#### Required action
Copy each line of the records that holds the string "past".

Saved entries
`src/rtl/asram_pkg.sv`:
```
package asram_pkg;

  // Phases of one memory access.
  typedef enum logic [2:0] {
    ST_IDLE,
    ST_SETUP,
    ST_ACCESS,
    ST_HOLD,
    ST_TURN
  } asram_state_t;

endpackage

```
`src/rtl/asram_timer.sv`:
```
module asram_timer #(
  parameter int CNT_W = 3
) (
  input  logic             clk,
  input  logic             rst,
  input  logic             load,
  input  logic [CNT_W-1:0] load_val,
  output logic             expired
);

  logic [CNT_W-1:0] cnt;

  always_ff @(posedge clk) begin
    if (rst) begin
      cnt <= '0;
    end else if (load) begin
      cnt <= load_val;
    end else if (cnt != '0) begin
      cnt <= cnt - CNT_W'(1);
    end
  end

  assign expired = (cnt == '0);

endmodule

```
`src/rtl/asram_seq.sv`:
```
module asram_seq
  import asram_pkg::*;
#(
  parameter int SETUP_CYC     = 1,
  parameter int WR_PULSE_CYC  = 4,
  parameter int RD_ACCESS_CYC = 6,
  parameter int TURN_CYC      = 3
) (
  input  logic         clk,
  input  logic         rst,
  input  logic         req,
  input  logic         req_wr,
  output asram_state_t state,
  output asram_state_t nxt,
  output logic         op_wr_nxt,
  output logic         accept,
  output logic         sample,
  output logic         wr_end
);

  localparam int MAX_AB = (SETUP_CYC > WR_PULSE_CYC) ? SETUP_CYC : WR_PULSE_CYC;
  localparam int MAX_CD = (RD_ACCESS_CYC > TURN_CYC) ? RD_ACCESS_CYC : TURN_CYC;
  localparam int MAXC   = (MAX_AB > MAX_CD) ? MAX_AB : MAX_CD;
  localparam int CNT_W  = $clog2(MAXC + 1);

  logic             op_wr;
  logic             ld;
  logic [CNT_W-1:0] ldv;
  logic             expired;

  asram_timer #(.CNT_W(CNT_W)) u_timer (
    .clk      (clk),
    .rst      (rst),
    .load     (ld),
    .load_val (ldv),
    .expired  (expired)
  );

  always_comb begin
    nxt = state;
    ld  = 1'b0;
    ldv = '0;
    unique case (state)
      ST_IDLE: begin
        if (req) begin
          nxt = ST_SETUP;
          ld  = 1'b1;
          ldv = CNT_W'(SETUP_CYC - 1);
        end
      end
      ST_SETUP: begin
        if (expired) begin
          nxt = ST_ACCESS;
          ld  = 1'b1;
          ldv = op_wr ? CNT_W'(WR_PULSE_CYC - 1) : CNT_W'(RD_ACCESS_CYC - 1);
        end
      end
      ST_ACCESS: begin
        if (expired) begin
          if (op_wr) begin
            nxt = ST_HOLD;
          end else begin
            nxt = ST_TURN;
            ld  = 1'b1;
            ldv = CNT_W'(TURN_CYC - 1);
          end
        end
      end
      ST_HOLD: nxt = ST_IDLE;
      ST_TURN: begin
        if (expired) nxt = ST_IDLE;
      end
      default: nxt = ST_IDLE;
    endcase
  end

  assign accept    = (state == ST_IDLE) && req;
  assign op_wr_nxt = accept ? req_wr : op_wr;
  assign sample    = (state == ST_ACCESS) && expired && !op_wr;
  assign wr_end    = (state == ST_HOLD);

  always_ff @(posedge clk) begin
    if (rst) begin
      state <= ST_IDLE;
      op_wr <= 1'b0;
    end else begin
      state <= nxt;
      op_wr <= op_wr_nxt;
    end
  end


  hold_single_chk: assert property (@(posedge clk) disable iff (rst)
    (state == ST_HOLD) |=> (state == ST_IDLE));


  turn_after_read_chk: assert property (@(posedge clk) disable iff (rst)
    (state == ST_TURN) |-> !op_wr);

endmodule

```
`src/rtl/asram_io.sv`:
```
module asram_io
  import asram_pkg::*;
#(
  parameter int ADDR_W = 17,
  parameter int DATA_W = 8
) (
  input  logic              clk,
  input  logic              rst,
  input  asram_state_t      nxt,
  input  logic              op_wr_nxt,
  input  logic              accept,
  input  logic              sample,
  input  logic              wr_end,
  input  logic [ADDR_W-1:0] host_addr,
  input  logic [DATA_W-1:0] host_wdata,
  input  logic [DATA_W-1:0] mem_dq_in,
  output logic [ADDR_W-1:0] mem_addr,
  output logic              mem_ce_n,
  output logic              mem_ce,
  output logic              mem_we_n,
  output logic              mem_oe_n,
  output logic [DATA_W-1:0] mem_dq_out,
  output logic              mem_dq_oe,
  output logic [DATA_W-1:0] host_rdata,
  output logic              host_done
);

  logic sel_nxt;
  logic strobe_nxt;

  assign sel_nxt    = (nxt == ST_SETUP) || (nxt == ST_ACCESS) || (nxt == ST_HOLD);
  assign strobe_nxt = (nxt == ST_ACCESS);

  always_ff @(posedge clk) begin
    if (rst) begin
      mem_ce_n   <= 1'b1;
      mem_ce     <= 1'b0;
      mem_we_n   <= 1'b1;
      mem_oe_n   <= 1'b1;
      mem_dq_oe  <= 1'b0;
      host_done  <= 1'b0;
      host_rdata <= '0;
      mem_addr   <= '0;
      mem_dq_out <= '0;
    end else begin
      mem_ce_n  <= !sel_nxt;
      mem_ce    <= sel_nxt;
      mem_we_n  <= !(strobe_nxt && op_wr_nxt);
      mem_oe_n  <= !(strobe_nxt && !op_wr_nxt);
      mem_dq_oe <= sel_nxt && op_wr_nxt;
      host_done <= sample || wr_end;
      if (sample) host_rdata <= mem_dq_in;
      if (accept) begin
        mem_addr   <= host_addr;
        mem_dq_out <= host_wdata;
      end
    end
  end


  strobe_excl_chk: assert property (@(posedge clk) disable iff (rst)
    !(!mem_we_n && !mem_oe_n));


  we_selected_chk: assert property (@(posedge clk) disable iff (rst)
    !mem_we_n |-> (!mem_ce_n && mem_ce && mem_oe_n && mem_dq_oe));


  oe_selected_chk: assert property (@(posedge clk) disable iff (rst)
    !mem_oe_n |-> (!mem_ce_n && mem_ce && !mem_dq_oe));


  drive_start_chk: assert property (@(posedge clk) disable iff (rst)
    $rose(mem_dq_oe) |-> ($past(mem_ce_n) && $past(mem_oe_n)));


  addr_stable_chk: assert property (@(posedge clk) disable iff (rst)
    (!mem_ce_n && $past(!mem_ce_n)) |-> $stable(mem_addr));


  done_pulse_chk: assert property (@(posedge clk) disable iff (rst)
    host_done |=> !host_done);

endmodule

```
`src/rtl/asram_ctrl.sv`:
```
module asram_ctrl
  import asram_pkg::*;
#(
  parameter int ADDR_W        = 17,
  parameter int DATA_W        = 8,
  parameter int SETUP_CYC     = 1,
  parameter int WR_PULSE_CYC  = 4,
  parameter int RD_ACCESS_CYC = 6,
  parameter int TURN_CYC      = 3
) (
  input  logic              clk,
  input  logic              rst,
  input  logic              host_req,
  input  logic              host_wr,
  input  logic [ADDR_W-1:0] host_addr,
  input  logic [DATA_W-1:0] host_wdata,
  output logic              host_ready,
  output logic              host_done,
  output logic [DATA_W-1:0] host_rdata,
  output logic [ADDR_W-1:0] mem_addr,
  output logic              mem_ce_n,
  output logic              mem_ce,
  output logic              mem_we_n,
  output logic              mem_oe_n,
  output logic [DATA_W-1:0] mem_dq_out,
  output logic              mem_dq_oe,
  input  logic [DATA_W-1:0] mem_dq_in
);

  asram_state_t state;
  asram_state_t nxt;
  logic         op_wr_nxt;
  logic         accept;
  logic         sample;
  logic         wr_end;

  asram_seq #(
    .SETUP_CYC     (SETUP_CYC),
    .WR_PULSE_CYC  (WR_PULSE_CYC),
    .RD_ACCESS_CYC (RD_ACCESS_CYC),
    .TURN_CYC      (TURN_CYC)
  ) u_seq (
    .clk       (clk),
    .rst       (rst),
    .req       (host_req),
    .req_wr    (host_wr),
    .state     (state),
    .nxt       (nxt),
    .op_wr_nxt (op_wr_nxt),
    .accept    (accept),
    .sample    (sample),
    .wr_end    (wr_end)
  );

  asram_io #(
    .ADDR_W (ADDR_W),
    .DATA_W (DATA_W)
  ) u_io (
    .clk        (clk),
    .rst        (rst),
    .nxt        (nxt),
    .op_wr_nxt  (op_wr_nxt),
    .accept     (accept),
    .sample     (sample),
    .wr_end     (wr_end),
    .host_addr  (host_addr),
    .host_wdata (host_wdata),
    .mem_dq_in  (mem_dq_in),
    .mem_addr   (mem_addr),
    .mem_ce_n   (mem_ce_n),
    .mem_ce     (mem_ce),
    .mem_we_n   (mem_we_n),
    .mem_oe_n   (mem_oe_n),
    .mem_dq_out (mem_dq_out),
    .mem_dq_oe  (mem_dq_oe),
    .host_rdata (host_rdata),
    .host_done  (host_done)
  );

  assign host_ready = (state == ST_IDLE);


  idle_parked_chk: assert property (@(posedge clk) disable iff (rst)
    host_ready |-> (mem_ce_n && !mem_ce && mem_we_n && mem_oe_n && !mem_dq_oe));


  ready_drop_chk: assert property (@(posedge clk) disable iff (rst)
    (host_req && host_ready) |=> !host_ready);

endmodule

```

#### Finished task
    $rose(mem_dq_oe) |-> ($past(mem_ce_n) && $past(mem_oe_n)));
    (!mem_ce_n && $past(!mem_ce_n)) |-> $stable(mem_addr));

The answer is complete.